L. reuteri Exacerbates Symptoms
To establish if L. reuteri exacerbates lupus-related symptoms, L. reuteri or L. johnsonii tissue isolates were introduced into the stomachs of germ-free mice, which were then treated with imiquimod. Those treated and given L. reuteri developed spleen and liver symptoms and increased type 1 IFN expression compared with media alone or exposure to the other strain. L. reuteri exposure also increased gut permeability.
Because ingestion of these bacteria was sufficient to exacerbate SLE symptoms, the researchers investigated if L. reuteri alone drives systemic autoimmunity. They monocolonized young, germ-free mice with L. reuteri, treated them with imiquimod and examined them 10 weeks later. The mice developed splenomegaly and hepatomegaly and systemic type 1 IFN expression. These responses were not seen in monocolonization with an unrelated gut bacterium. The L. reuteri monocolonized group also accumulated more plasmacytoid dendritic cells than those in the unrelated bacterium group.
“The second part of our research looks at a resistant-starch diet and how that impacts on the microbiome and, in turn, on SLE-related mortality,” says Dr. Kriegel. Resistant starch is a carbohydrate that resists digestion in the small intestine and ferments in the large intestine. Colonic fermentation produces short-chain fatty acids, which are key mediators of gut microbiota. “The critical question was if we can change the gut microbes and, thus, the course of the disease.”
Impact of Diet
The researchers isolated fecal pellets of TLR7 transgenic mice fed a resistant-starch diet and performed bacterial DNA sequencing. L. reuteri was decreased in the mice fed a resistant-starch diet compared with controls fed a standard diet. Neither microbial diversity nor composition was significantly impacted by a resistant-starch diet. However, introduction of a resistant-starch diet decreased bacterial translocation, increased markers of gut integrity and prevented functional leakiness.

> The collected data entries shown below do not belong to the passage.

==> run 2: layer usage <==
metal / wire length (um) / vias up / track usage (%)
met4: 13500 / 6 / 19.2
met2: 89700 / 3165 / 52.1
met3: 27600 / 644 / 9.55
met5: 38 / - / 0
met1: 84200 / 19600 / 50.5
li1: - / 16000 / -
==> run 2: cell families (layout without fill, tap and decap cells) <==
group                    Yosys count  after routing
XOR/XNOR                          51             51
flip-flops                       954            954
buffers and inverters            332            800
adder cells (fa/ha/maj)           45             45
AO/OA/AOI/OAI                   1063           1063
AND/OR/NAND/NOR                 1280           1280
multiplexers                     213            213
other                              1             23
This is an optimization exercise on Yosys and OpenROAD, whose aim is small area, not a production implementation. Function was checked by simulation only, so behaviour that the tests miss may differ from the original. Power figures rest on the tool's default switching activity, not on a simulated workload.

===== flow/config.mk =====
export PLATFORM = sky130hd
export DESIGN_NAME = drc_rx_engine
export DESIGN_NICKNAME = drc_rx_engine
export VERILOG_FILES = /design/flow/design.v
export SDC_FILE = /design/flow/constraint.sdc
export NUM_CORES = 4
export LEC_CHECK = 0
export CAP_MARGIN = 20
export CORE_MARGIN = 2
export CORE_UTILIZATION = 65
export PLACE_DENSITY = 0.75
export SLEW_MARGIN = 20

===== flow/constraint.sdc =====
create_clock -name core_clock -period 50.0 [get_ports {clk}]
set_input_delay 10.0000 -clock core_clock [delete_from_list [all_inputs] [get_ports {clk}]]
set_output_delay 10.0000 -clock core_clock [all_outputs]
set_load 0.01 [all_outputs]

When continually feeding a resistant-starch diet to TLR7 transgenic mice and following them over half a year, the researchers found a significant survival advantage compared with the control group. When given to wild-type mice with induced lupus, a resistant-starch diet resulted in less organomegaly. Systemic type 1 IFN also normalized in both the inducible and the TRL7 transgenic model. A resistant-starch diet decreased expression of proinflammatory molecules in the spleen and gut, suggesting a systemic anti-inflammatory effect.
Short-Chain Fatty Acid Protective
The main metabolites from resistant-starch fermentation are the short-chain fatty acids acetate, propionate and butyrate. DNA sequencing from TLR7 transgenic mice fed a resistant-starch diet showed an increase in bacteria taxa capable of fermenting resistant starch, including Clostridiales that were lacking in control-fed mice. Sequencing of fecal microbiomes from SLE patients showed a reduced abundance of Clostridiales in a subgroup (enriched with lactobacilli) as seen in lupus-prone mice. The researchers found a similar imbalance between Clostridia and Lactobacillus in SLE patients, but have not yet intervened with their diets.

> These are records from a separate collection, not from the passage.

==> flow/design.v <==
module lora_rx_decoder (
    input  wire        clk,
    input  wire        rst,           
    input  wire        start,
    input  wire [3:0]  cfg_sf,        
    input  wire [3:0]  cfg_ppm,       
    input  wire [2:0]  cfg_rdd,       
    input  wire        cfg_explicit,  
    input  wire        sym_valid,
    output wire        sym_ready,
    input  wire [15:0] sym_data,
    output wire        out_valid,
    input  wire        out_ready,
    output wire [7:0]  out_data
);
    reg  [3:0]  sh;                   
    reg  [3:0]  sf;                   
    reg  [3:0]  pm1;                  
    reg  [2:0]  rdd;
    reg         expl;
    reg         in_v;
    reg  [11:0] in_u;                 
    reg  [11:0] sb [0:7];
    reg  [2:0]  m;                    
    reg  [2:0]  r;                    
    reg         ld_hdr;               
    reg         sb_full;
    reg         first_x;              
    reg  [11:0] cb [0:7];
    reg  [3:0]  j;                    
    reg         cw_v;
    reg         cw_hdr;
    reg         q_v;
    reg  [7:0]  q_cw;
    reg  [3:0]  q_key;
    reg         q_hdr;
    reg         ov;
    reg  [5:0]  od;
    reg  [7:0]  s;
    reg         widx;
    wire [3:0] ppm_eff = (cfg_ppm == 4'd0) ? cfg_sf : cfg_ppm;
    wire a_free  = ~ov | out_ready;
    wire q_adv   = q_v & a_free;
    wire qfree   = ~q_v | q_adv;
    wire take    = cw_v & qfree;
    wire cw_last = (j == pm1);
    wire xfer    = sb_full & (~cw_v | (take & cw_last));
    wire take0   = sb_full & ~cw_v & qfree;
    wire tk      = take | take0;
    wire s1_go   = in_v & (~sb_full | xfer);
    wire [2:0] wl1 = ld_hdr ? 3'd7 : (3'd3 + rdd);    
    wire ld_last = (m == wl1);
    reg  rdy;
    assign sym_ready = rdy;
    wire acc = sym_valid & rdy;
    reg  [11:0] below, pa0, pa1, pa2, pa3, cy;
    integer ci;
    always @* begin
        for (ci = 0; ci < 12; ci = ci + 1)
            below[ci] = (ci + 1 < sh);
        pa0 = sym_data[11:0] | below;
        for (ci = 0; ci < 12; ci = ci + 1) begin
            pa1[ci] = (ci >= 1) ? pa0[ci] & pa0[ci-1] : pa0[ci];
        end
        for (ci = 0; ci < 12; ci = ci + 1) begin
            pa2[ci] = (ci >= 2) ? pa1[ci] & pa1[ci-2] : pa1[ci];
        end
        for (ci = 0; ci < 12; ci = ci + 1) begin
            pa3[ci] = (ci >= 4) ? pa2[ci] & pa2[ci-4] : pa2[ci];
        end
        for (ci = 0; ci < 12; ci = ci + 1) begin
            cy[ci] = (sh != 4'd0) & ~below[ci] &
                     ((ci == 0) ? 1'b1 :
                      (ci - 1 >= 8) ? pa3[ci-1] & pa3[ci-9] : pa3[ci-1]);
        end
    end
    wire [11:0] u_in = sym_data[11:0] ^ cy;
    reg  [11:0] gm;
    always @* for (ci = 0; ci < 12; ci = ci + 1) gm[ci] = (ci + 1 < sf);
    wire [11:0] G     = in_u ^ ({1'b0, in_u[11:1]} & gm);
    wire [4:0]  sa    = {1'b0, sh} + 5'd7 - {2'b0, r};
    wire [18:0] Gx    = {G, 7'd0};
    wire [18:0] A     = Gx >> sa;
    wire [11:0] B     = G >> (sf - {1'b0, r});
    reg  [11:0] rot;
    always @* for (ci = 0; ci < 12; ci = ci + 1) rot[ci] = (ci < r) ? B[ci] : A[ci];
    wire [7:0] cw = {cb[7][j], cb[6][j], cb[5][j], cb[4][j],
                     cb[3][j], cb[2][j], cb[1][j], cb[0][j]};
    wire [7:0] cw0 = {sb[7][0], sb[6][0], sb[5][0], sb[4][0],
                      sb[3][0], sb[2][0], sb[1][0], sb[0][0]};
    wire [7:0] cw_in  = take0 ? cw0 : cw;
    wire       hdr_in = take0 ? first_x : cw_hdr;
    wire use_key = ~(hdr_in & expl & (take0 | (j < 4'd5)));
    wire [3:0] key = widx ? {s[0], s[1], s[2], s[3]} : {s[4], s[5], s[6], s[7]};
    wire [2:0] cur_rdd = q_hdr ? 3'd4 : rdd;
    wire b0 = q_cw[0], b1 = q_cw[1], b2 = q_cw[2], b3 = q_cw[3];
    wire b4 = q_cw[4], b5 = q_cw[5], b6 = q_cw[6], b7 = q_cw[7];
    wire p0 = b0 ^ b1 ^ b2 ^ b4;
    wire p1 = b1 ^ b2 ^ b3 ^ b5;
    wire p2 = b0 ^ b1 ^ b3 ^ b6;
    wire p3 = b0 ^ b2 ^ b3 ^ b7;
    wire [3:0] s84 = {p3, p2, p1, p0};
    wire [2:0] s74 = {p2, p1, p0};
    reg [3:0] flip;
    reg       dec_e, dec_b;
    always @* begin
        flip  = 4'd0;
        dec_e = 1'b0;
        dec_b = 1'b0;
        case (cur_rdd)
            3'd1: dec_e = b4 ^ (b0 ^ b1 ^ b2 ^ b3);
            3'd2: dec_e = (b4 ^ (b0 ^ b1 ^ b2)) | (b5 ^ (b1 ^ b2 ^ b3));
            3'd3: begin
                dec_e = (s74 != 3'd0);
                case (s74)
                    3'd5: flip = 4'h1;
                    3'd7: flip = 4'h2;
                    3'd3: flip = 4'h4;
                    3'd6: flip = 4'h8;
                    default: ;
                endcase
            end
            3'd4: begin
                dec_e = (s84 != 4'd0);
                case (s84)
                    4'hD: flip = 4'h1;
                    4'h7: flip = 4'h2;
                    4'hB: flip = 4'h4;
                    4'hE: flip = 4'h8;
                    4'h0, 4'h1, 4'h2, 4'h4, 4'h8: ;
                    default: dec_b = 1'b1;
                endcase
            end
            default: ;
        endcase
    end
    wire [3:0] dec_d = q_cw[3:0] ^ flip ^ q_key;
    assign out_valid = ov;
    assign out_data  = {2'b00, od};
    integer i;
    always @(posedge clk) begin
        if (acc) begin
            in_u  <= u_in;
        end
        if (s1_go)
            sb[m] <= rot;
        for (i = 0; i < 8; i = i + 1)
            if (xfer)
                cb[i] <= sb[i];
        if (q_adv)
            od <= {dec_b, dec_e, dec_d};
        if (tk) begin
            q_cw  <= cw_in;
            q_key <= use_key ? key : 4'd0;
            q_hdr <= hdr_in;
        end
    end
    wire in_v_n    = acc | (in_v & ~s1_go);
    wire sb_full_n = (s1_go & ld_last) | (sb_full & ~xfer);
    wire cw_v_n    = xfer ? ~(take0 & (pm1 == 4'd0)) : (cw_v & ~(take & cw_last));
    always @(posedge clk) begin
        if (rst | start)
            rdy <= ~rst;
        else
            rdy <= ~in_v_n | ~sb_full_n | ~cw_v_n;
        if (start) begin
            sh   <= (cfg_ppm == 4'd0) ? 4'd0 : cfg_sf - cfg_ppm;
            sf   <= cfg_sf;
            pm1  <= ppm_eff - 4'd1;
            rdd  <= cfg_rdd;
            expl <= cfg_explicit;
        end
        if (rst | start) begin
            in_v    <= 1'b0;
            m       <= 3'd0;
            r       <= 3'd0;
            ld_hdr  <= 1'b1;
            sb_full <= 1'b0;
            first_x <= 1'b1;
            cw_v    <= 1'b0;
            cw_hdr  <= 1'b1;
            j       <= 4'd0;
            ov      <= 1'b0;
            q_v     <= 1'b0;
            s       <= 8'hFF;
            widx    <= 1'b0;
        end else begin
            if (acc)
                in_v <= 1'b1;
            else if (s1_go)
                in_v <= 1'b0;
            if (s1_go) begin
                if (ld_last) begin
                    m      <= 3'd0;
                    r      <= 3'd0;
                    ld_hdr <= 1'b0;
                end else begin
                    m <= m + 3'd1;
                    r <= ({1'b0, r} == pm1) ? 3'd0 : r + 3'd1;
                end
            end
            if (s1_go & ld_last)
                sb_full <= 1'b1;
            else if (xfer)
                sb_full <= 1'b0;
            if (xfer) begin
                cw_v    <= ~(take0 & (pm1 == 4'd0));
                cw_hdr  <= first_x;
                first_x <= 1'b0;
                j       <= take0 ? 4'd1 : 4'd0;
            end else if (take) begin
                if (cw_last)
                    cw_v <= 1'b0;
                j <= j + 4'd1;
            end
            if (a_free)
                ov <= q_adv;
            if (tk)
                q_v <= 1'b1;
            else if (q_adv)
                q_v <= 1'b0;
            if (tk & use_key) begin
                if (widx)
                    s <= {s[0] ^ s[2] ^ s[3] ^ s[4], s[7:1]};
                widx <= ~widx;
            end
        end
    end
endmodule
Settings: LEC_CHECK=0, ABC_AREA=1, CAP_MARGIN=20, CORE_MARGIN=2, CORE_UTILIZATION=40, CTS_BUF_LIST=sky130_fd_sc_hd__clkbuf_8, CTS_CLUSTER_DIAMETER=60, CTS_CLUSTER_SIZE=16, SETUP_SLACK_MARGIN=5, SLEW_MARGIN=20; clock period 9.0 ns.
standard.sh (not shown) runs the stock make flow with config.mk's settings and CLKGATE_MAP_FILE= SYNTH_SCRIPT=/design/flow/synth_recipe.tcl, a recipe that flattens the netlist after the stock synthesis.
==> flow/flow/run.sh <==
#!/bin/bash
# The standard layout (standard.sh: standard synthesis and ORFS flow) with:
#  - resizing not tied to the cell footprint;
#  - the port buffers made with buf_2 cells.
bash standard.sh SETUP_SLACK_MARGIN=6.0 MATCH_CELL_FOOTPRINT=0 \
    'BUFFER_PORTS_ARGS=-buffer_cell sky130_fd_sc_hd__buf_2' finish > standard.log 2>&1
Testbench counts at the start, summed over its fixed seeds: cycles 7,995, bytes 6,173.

The researchers supplied short-chain fatty acids to the drinking water of TLR7 transgenic mice and those monocolonized with L. reuteri and treated with imiquimod. L. reuteri-induced effects were mitigated in both by short-chain fatty acid administration. Hepatosplenomegaly, plasmacytoid dendritic cell numbers in the spleen and lymph nodes, as well as proteinuria were suppressed to levels seen in wild-type mice.
“The resistant-starch diet is a protective mechanism,” says Dr. Kriegel. “In the models we studied, we can change the gut microbes and, thereby, change the course of the disease. We do not know yet if this diet would also work in patients, but we now better understand the baseline microbiome of SLE patients.”